(Saved data entries)
==*==

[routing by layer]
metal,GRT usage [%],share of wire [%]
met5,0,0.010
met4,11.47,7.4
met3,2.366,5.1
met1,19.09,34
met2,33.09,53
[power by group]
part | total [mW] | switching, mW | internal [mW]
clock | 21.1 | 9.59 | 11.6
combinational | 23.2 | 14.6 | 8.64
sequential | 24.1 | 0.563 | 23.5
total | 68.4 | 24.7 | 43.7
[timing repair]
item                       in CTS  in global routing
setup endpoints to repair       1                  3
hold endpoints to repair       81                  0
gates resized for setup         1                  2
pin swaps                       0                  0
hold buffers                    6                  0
### config.mk
export PLATFORM = sky130hd
export DESIGN_NAME = cass_sd_arbiter
export DESIGN_NICKNAME = d
export VERILOG_FILES = /design/src/rtl/cass_sd_pkg.sv /design/src/rtl/cass_sd_arbiter.sv
export SDC_FILE = /design/constraint.sdc
export NUM_CORES = 1
export LEC_CHECK = 0
export BUFFER_PORTS_ARGS = -buffer_cell sky130_fd_sc_hd__buf_2
export CAP_MARGIN = 20
export CORE_AREA = 8 8 93 70
export CTS_BUF_LIST = sky130_fd_sc_hd__clkbuf_8
export DETAILED_ROUTE_END_ITERATION = 8
export DIE_AREA = 0 0 101 78
export PLACE_DENSITY = 0.74
export RECOVER_POWER = 50
export REMOVE_ABC_BUFFERS = 1
export SLEW_MARGIN = 40
export SYNTH_ARGS = -nofsm -noshare
export SYNTH_HDL_FRONTEND = slang
export SYNTH_SLANG_ARGS = --single-unit
### constraint.sdc
create_clock -name CLK -period 1.6 [get_ports CLK]
set_input_delay 0.16 -clock CLK [delete_from_list [all_inputs] [get_ports CLK]]
set_output_delay 0.16 -clock CLK [all_outputs]
set_load 0.005 [all_outputs]
### src/rtl/cass_sd_pkg.sv
// Shared types for the cassette SD port arbiter: FSM states, owner encoding,
// and the default LBA width.
package cass_sd_pkg;
  localparam int CASS_LBA_W = 32;

  typedef enum logic [1:0] {S_IDLE, S_REQ, S_XFER, S_DONE} arb_state_t;
  typedef enum logic {OWN_RD, OWN_WR} owner_t;
endpackage

### src/rtl/cass_sd_arbiter.sv
// Round-robin arbiter sharing the cassette SD block port between the read and write engines.
// Optional request-phase timeout is enabled with the CASS_ARB_TIMEOUT_EN macro.
module cass_sd_arbiter
  import cass_sd_pkg::*;
#(
  parameter int          LBA_W       = CASS_LBA_W,
  parameter int unsigned TIMEOUT_CYC = 24'hFFFFFF
) (
  input  logic             CLK,
  input  logic             RESET,
  input  logic             rd_req,
  input  logic [LBA_W-1:0] rd_lba,
  input  logic             wr_req,
  input  logic [LBA_W-1:0] wr_lba,
  output logic             rd_gnt,
  output logic             wr_gnt,
  output logic             rd_ack,
  output logic             wr_ack,
  output logic             rd_done,
  output logic             wr_done,
  output logic             rd_buff_wr,
  output logic             err,
  output logic [LBA_W-1:0] sd_lba,
  output logic             sd_rd,
  output logic             sd_wr,
  input  logic             sd_ack,
  input  logic             sd_buff_wr
);

  arb_state_t       state_q, state_d;
  owner_t           last_owner_q, last_owner_d;
  logic             rd_gnt_q, rd_gnt_d, wr_gnt_q, wr_gnt_d;
  logic             sd_rd_q, sd_rd_d, sd_wr_q, sd_wr_d;
  logic             rd_done_q, rd_done_d, wr_done_q, wr_done_d;
  logic [LBA_W-1:0] sd_lba_q, sd_lba_d;
  logic             pick_rd;
  logic             owner_req;
  logic             timeout_hit;

  assign owner_req = rd_gnt_q ? rd_req : wr_req;

`ifdef CASS_ARB_TIMEOUT_EN
  logic [23:0] to_cnt_q, to_cnt_d;
  logic        err_q;

  // Counter only advances in S_REQ, so every entry into S_REQ starts from zero.
  always_comb begin
    to_cnt_d    = (state_q == S_REQ) ? to_cnt_q + 24'd1 : 24'd0;
    timeout_hit = (to_cnt_q == 24'(TIMEOUT_CYC - 1));
  end

  always_ff @(posedge CLK) begin
    if (RESET) begin
      to_cnt_q <= '0;
      err_q    <= 1'b0;
    end else begin
      to_cnt_q <= to_cnt_d;
      err_q    <= (state_q == S_REQ) && !sd_ack && owner_req && timeout_hit;
    end
  end
`else
  assign timeout_hit = 1'b0;
`endif

  always_ff @(posedge CLK) begin
    if (RESET) begin
      state_q      <= S_IDLE;
      last_owner_q <= OWN_WR;
      rd_gnt_q     <= 1'b0;
      wr_gnt_q     <= 1'b0;
      sd_rd_q      <= 1'b0;
      sd_wr_q      <= 1'b0;
      rd_done_q    <= 1'b0;
      wr_done_q    <= 1'b0;
      sd_lba_q     <= '0;
    end else begin
      state_q      <= state_d;
      last_owner_q <= last_owner_d;
      rd_gnt_q     <= rd_gnt_d;
      wr_gnt_q     <= wr_gnt_d;
      sd_rd_q      <= sd_rd_d;
      sd_wr_q      <= sd_wr_d;
      rd_done_q    <= rd_done_d;
      wr_done_q    <= wr_done_d;
      sd_lba_q     <= sd_lba_d;
    end
  end

  always_comb begin
    state_d      = state_q;
    last_owner_d = last_owner_q;
    rd_gnt_d     = rd_gnt_q;
    wr_gnt_d     = wr_gnt_q;
    sd_rd_d      = sd_rd_q;
    sd_wr_d      = sd_wr_q;
    sd_lba_d     = sd_lba_q;
    rd_done_d    = 1'b0;
    wr_done_d    = 1'b0;
    pick_rd      = 1'b0;
    case (state_q)
      S_IDLE: begin
        // A lingering sd_ack (after reset or abort) blocks new grants.
        if (!sd_ack && (rd_req || wr_req)) begin
          pick_rd      = rd_req && (!wr_req || last_owner_q == OWN_WR);
          rd_gnt_d     = pick_rd;
          wr_gnt_d     = !pick_rd;
          sd_rd_d      = pick_rd;
          sd_wr_d      = !pick_rd;
          sd_lba_d     = pick_rd ? rd_lba : wr_lba;
          last_owner_d = pick_rd ? OWN_RD : OWN_WR;
          state_d      = S_REQ;
        end
      end
      S_REQ: begin
        if (sd_ack) begin
          sd_rd_d = 1'b0;
          sd_wr_d = 1'b0;
          state_d = S_XFER;
        end else if (!owner_req || timeout_hit) begin
          sd_rd_d  = 1'b0;
          sd_wr_d  = 1'b0;
          rd_gnt_d = 1'b0;
          wr_gnt_d = 1'b0;
          state_d  = S_IDLE;
        end
      end
      S_XFER: begin
        if (!sd_ack) begin
          rd_done_d = rd_gnt_q;
          wr_done_d = wr_gnt_q;
          state_d   = S_DONE;
        end
      end
      S_DONE: begin
        rd_gnt_d = 1'b0;
        wr_gnt_d = 1'b0;
        state_d  = S_IDLE;
      end
      default: state_d = S_IDLE;
    endcase
  end

  always_comb begin
    rd_gnt     = rd_gnt_q;
    wr_gnt     = wr_gnt_q;
    rd_ack     = sd_ack & rd_gnt_q;
    wr_ack     = sd_ack & wr_gnt_q;
    rd_buff_wr = sd_buff_wr & rd_gnt_q;
    rd_done    = rd_done_q;
    wr_done    = wr_done_q;
    sd_lba     = sd_lba_q;
    sd_rd      = sd_rd_q;
    sd_wr      = sd_wr_q;
`ifdef CASS_ARB_TIMEOUT_EN
    err        = err_q;
`else
    err        = 1'b0;
`endif
  end

endmodule

Yosys cells after proc, flatten, opt, wreduce, memory -nomap -nowiden
Cells that the tools add are included.
- shift-type cells: 0
- $mul: 0
- bitwise operators: 4
- eq/ne operators: 8
- magnitude comparators: 0
- add/sub/neg operators: 0
- mux-type cells: 17
- reduce and logical (&&, ||, !) cells: 15
- divide/modulo/power cells: 0
- operator list (operator ; count):
    $mux 32 ; 1
    $mux 2 ; 4
    $ne 2x2->1 const B ; 4
    $pmux 2 s4 ; 1
    $mux 1 ; 7
    $pmux 1 s3 ; 2
    $reduce_and 3->1 ; 2
    $eq 2x2->1 const B ; 2
    $pmux 1 s2 ; 2
    $reduce_and 4->1 ; 1
    $and 1x1->1 ; 3
    $logic_not 1->1 ; 3
    $ne 3x3->1 const B ; 1
    $reduce_bool 3->1 ; 1
    $reduce_or 3->1 ; 1
    $eq 2x1->1 const B ; 1
    $logic_and 1x1->1 ; 2
    $logic_not 2->1 ; 1
    $logic_or 1x1->1 ; 2
    $reduce_and 2->1 ; 1
    $reduce_bool 2->1 ; 1
    $not 1->1 ; 1
- RAM bits: 0
- bits in latches: 0
- input bits: 70
- output and inout port bits: 42
- memory bits (read-only): 0
- register bits: 41
- memories kept: 0

Longest topological paths before layout
Gate-level depths: netlist of the first run.
- depth in word-level cells: 6
- gate-level depth with buffers: 8

Worst setup path after synthesis of the first run
OpenSTA, ideal clock, no wires.
- kind: flip-flop to flip-flop
- start: reg state_q[0]
- end: reg sd_wr_q, in the netlist sd_wr
- cell stages (with the launch flop): 7
- buffers on the path: 0
- setup time: 95 ps
- slack: 20 ps
- clock period less this slack: 1580 ps
- required time: 1505 ps
- arrival: 1484 ps
- cells stage by stage: dfxtp_1 -> inv_1 -> ha_1 -> o21ai_2 -> a22o_1 -> or4b_1 -> o311ai_1
- longest elaborated chain between the ends: 3
- elaborated cells between the ends (all ways): 7
- those cells by class: 3 x eq/ne; 1 x mux; 3 x reduce/logical
- ends and longest elaborated chain (element ; RTL line ; source):
    start, declared ; cass_sd_arbiter.sv:30 ; arb_state_t state_q, state_d;
    start signal, assigned ; cass_sd_arbiter.sv:77 ; state_q <= state_d;
    $eq 2x1->1 / $logic_not 2->1 (equally long branches) ; cass_sd_arbiter.sv:100 ; case (state_q)
    $ne 3x3->1 (no line), or another cell as far along ; -- ;
    $reduce_and 3->1 (no line) ; -- ;
    end signal, assigned ; cass_sd_arbiter.sv:82 ; sd_wr_q <= sd_wr_d;
    end, declared ; cass_sd_arbiter.sv:33 ; logic sd_rd_q, sd_rd_d, sd_wr_q, sd_wr_d;
Parallel ways exist; a longest one is shown, timed or not.
A chain may end at the register's enable or synchronous reset.

Worst setup path in the final report of the first run
- start: reg state_q[0]
- end: reg sd_rd_q, in the netlist sd_rd
- longest elaborated chain between the ends: 3
- elaborated cells between the ends (all ways): 7
- those cells by class: 3 x eq/ne; 1 x mux; 3 x reduce/logical
- ends and longest elaborated chain (element ; RTL line ; source):
    $eq 2x1->1 / $logic_not 2->1 (equally long branches) ; cass_sd_arbiter.sv:100 ;
    $ne 3x3->1 (no line), or another cell as far along ; -- ;
    $reduce_and 3->1 (no line) ; -- ;
    end signal, assigned ; cass_sd_arbiter.sv:81 ; sd_rd_q <= sd_rd_d;
    end, declared ; cass_sd_arbiter.sv:33 ;
Parallel ways exist; a longest one is shown, timed or not.

==> metrics.md, run 1 <==
| Metric | Value |
|---|---|
| Status | completed |
| Cell mode on critical path | buf_4 |
| Mean area per synthesized cell | 9.64 um2 |
| Maximum vdd drop | between 0.3 and 0.4 mV |
| Chip Width | 101 um |
| Yosys cell types | 35 |
| Crit path to | sd_rd |
| Postcts setup bufs | 0 |
| Clk Latency, worst-skew pair | around 280 ps |
| Global-route wire length before repair | 8.99 mm |
| Final ANT Viol Nets | 0 |
| H-tree Lvls | 2 |
| HP Class | primary input to flop |
| Die height | 78 um |
| CP endpoint kind | flop |
| Num CTS Buffers | 5 |
| N_diodes | 0 |
| Synth Cell Area | about 0.0021 mm2 |
| FF+latch count, synth | 41 |
| Clock slew at reported path FFs | 80 ps |
| # rows | 22 |
| Hold buffer count at CTS | 0 |
| Max Cap Viol | 0 |
| Final setup violation count | 0 |
| Async set-reset flop share out of synthesis | 0% |
| Top_reg_cell synth | dfxtp_1 |
| Root Buffer Master | clkbuf_8 |
| Crit share post-route | 95.7% |
| PortBufs | 110 |
| Pwr Total | 2.51 mW |
| Slew Viols, Final | 0 |
| Setup slack, reg-to-reg | 70 ps |
| Most frequent cells in the layout | 79 x buf_2, 39 x dfxtp_1, 36 x nor2_1 |
| RSZ-0062 raised after global routing | no |
| CP Max Fanout | 8 |
| Initial antenna violation count | 0 |
| Worst Setup SP | state_q[0] |
| Ports | 112 |
| Critical path launch point type | flop |
| Worst reg-to-reg path cell count | 5 |
| Sequential cell area fraction in the yosys report | 39.8% |
| Final setup margin | 68.2 ps |
| Worst path slowest cell | or4_1 |
| WL/cell | 13.9 um |
| Share of layout cells above drive strength 1 | 36.5% |
| Final Wtd Congestion | 0.825 |
| Vias per cell | 4.75 |
| Syn Inst Count | 214 |
| Initial DRT Pass Iterations | 4 |
| R2r startpoint | state_q[0] |
| Post-Place Setup Slack | between 15 and 20 ps |
| Max stage delay on crit path | 510 ps |
| Achievable Freq | around 650 MHz |
| WP buf/inv | 2 |
| Crit path cell chain | buf_4 -> ha_1 -> buf_4 -> or4_1 -> o311ai_0 |
| Hold Vio Cnt, Final | 0 |
| Finished Core Util | ~55% |
| DRC | 0 |
| Core area | 0.00506 mm2 |
| Number of flops mapped to enable cells by yosys | 0 |
| Iteration-0 DRC Markers | 38 |
| Post-DP HPWL | 4.36 mm |
| Max clock buf depth | 2 |
| Cell family with most CP delay | simple AND/OR/NAND/NOR gates |
| Levels on crit path | 5 |
| Routed WL | 5.51 mm |
| Vias in the first global route | 1,942 |
| Final Skew | 8.56 ps |
| GR Util All Layers | 14.0% |
| Most common cell after layout, fill and taps aside | buf_2 |
| Setup total negative slack | 0 ps |
| Leak pwr | 1.27 nW |
| Final global-route overflow total | 0 |
| Pin count of the biggest net entering global routing | 43 |
| CP required | about 1800 ps |
| Setup CP Type | flop to flop |
| Final worst hold slack | 211 ps |
| Nets | 399 |
| Reg-to-reg endpoint | sd_rd |
| Minimum clock period | 1530 ps |
| DR vias | 1,890 |
| DIE AREA | between 0.007 and 0.008 mm2 |
| Starting density of the core | roughly two fifths |
| Ys Warns | 0 |
| CTS tree | yes |
| PwrDens | 899 mW/mm2 |
| Arrival @ worst endpoint | approximately 1700 ps |
| Layout area overhead | 35.1% |
| Clock Sink Count | 41 |
[sequential cells by signal, indices dropped and copies added, names as in the netlist, named ones only]
signal / cells
last_owner_q: 1
rd_done: 1
rd_gnt: 1
sd_lba: 32
sd_rd: 1
sd_wr: 1
state_q: 1
wr_done: 1
wr_gnt: 1
[report_power, final]
group,switching (mW),internal (mW),total (mW),leakage [nW]
sequential,0.0499,1.12,1.17,0.339
clock,0.346,0.350,0.696,0.0512
combinational,0.326,0.316,0.642,0.881
[metal layers]
layer	GRT usage (%)	vias up	part of all wire [%]
met5	0	-	0
met4	3.11	0	0.47
met3	6.86	2	9.8
met2	22.5	73	44
met1	16.3	834	46
li1	-	981	-
[cell usage after synthesis, types with 4 or more instances]
cell | count | area share (%)
a211oi_2 | 9 | 5.5
dfxtp_1 | 41 | 40
inv_1 | 6 | 1.1
ha_1 | 4 | 2.4
nand2_1 | 5 | 0.91
clkbuf_1 | 4 | 0.73
nor2_1 | 36 | 6.5
a211oi_1 | 24 | 8.7
buf_2 | 9 | 2.2
a21oi_1 | 4 | 0.97
mux2i_1 | 34 | 16
nand2b_1 | 6 | 1.8
[tightest hold or removal path, stage by stage]
cell      delay (ps)
buf_2             90
mux2i_1          110
a211oi_1          80
[through the flow]
| stage | area (um2) | std cells |
|---|---|---|
| 2_1_floorplan | 1930 | 195 |
| 3_3_place_gp | 2710 | 390 |
| 3_5_place_dp | 2710 | 390 |
| 4_1_cts | 2810 | 398 |
| 5_1_grt | 2790 | 398 |
| 6_report | 2790 | 398 |
[worst min-delay path by stage]
stage / startpoint / end / slack [ps] / cells past startpoint
2_1_floorplan: RESET / sd_lba[20] / 220 / 1
3_3_place_gp: wr_gnt / wr_done / 480 / 2
3_5_place_dp: sd_lba[13] / sd_lba[13] / 490 / 2
4_1_cts: rd_lba[12] / sd_lba[12] / 200 / 3
5_1_grt: rd_lba[2] / sd_lba[2] / 210 / 3
6_report: rd_lba[12] / sd_lba[12] / 210 / 3
[logic make-up after synthesis]
| logic type | Yosys count | synth area share, % |
|---|---|---|
| AOI/OAI and AO/OA | 50 | 19.8 |
| adders and majority gates | 4 | 2.43 |
| buffers and inverters | 25 | 7.76 |
| DFF | 41 | 39.8 |
| muxes | 35 | 17.0 |
| other | 1 | 0.182 |
| and+or+nand+nor | 58 | 13.0 |
[repair_timing]
item,4_1_cts,5_1_grt
setup endpoints to repair,1,6
hold endpoints to repair,0,0
pin swaps,1,0
gates resized for setup,2,4
[area by class of cell]
cell class	instances	area, um2
Inverter	6	22.5
Clock buffer	6	82.6
Sequential cell	41	823
Multi-Input combinational cell	148	1110
Tap cell	72	90.1
Timing Repair Buffer	123	647
Fill cell	516	2280
Clock inverter	2	13.8
Note: power is estimated with default switching activity, not from simulation.
==> inputs of run 2 (changes only) <==
--- a/config.mk
+++ b/config.mk
@@ -7,10 +7,10 @@
 export LEC_CHECK = 0
 export BUFFER_PORTS_ARGS = -buffer_cell sky130_fd_sc_hd__buf_2
 export CAP_MARGIN = 20
-export CORE_AREA = 8 8 93 70
+export CORE_AREA = 4 4 89 66
 export CTS_BUF_LIST = sky130_fd_sc_hd__clkbuf_8
 export DETAILED_ROUTE_END_ITERATION = 8
-export DIE_AREA = 0 0 101 78
+export DIE_AREA = 0 0 93 70
 export PLACE_DENSITY = 0.74
 export RECOVER_POWER = 50
 export REMOVE_ABC_BUFFERS = 1
==> run 2 against run 1 <==
  * Via count up 8.0%
  * Combinational power up 19%
  * Final cell count up 3.5%
  * Critical endpoint is now sd_wr
  * Largest power group unchanged
==> metrics.md, run 2 (synthesis gave the netlist of run 1 again) <==
| Metric | Value |
|---|---|
| DR vias | 2,041 |
| Crit path to | sd_wr |
| N_diodes | 0 |
| DRC | 0 |
| Root Buffer Master | clkbuf_8 |
| Core area | 0.00506 mm2 |
| Cell Int Power | approximately 2 mW |
| Num CTS Buffers | 5 |
| Crit share post-route | 98.7% |
| PwrDens | 919 mW/mm2 |
| H-tree Lvls | 2 |
| Final Wtd Congestion | around 0.85 |
| Post-DP HPWL | 3.87 mm |
| Setup CP Type | flop to flop |
| Worst path slowest cell | or4b_1 |
| Leak pwr | about 1.4 nW |
| Status | completed |
| Setup slack, reg-to-reg | approximately 21 ps |
| Iteration-0 DRC Markers | 46 |
| Final cell count without fillers | 412 |
| Global-route wire length before repair | 8.36 mm |
| CP Max Fanout | 4 |
| Ports | roughly 110 |
| Setup total negative slack | 0 ps |
| Initial DRT Pass Iterations | 4 |
| Layout area overhead | 47.7% |
| Initial antenna violation count | 0 |
| Worst reg-to-reg path cell count | 6 |
| GR Util All Layers | between 10% and 20% |
| Arrival @ worst endpoint | 1780 ps |
| Max clock buf depth | 2 |
| Sequential share of power | between 40% and 50% |
| Net Switching | 778 uW |
| Chip Width | 93 um |
| Final setup margin | roughly 21 ps |
| CP endpoint kind | flop |
| Comb pwr share | 27.3% |
| Switch share | 27.8% |
| Final setup violation count | 0 |
| Clock slew at reported path FFs | roughly 80 ps |
| Dpl cells | 390 |
| Reg-to-reg endpoint | sd_wr |
| Routed WL | ~6 mm |
| RSZ-0062 raised after global routing | yes |
| Maximum vdd drop | 0.488 mV |
| Starting density of the core | 40.7% |
| Max Cap Viol | 0 |
| WL/cell | 14.2 um |
| Final Skew | 5.78 ps |
| Hold buffer count at CTS | 0 |
| Nets | between 400 and 500 |
| Most frequent cells in the layout | 93 x buf_2, 39 x dfxtp_1, 36 x nor2_1 |
| PortBufs | 110 |
| Final global-route overflow total | 0 |
| DIE AREA | 0.00651 mm2 |
| Max stage delay on crit path | 530 ps |
| Final worst hold slack | between 200 and 250 ps |
| Vias per cell | 4.95 |
| WP buf/inv | 1 |
| Max reg flops | 32 |
| Hold Vio Cnt, Final | 0 |
| CTS tree | yes |
| Levels on crit path | 6 |
| Slew Viols, Final | 0 |
| Hold Crit Depth | 3 |
| Most common cell after layout, fill and taps aside | buf_2 |
| Achievable Freq | 633 MHz |
| Clk pwr share | a little under a third |
| Pin count of the biggest net entering global routing | 39 |
| Die height | 70 um |
| Share of layout cells above drive strength 1 | 44.4% |
| Vias in the first global route | 1,851 |
| Final ANT Viol Nets | 0 |
| Critical path launch point type | flop |
| Crit path cell chain | inv_4 -> ha_4 -> o21ai_2 -> a22o_1 -> or4b_1 -> o311ai_1 |
| # rows | 22 |
| Post-Place Setup Slack | ~19 ps |
| Minimum clock period | 1580 ps |
| Cell family with most CP delay | simple AND/OR/NAND/NOR gates |
| HP Class | primary input to flop |
| Clock Sink Count | 41 |
| CP required | 1800 ps |
| Finished Core Util | approximately three fifths |
| Clk Latency, worst-skew pair | slightly below 300 ps |
run 2: cell count changes in the layout (fill, tap and decap cells not counted), moves of 4 or more:
cell	delta
buf_6	+7
buf_2	+14
buf_4	+4
a211oi_1	-4
clkbuf_1	-15
clkbuf_16	+4
a211oi_2	+4
run 2: stage by stage:
| stage | power [mW] | cell area, um2 |
|---|---|---|
| after floorplan | 1.52 | 1930 |
| after detailed placement | 1.84 | 2700 |
| after CTS | 2.71 | 2820 |
| after global placement | 1.82 | 2700 |
| after global routing | 2.96 | 3050 |
| final | 2.80 | 3050 |
run 2: layout make-up:
class / count / area (um2)
Clock buffer: 6 / 82.6
Clock inverter: 2 / 33.8
Fill cell: 502 / 2020
Inverter: 6 / 25.0
Multi-Input combinational cell: 148 / 1140
Sequential cell: 41 / 823
Tap cell: 72 / 90.1
Timing Repair Buffer: 137 / 853
run 2: worst min path at each step:
stage | start | slack, ps | end
after global routing | rd_lba[3] | 210 | sd_lba[3]
after global placement | wr_gnt | 480 | wr_done
after floorplan | RESET | 220 | sd_lba[20]
after detailed placement | sd_lba[29] | 490 | sd_lba[29]
after CTS | rd_lba[4] | 200 | sd_lba[4]
final | rd_lba[9] | 200 | sd_lba[9]
run 2: worst reg2reg max path: cells and delay by family, from the launching register on:
family,cells,cell delay [ps]
AOI/OAI and AO/OA,3,380
and+or+nand+nor,1,530
adders and majority gates,1,160
buffers and inverters,1,80
DFF,1,340
run 2: power groups by stage:
stage | logic (mW) | registers (mW) | clock network (mW)
3_3_place_gp | 0.635 | 1.19 | 0
2_1_floorplan | 0.323 | 1.20 | 0
6_report | 0.765 | 1.17 | 0.864
4_1_cts | 0.651 | 1.17 | 0.888
3_5_place_dp | 0.649 | 1.19 | 0
5_1_grt | 0.845 | 1.19 | 0.929
run 2: layer usage:
layer	routed length, um	global-route usage (%)
met2	2720	26.7
met5	0	0
met3	510	5.38
met4	68	4.88
met1	2550	19.0
run 2: timing repair:
item | CTS | global route
buffers inserted | 0 | 8
gates resized for setup | 0 | 18
setup endpoints to repair | 0 | 35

==*==

Task details.
Filter the preceding entries down to the lines with "biggest".

Completed task.
| Pin count of the biggest net entering global routing | 43 |
| Pin count of the biggest net entering global routing | 39 |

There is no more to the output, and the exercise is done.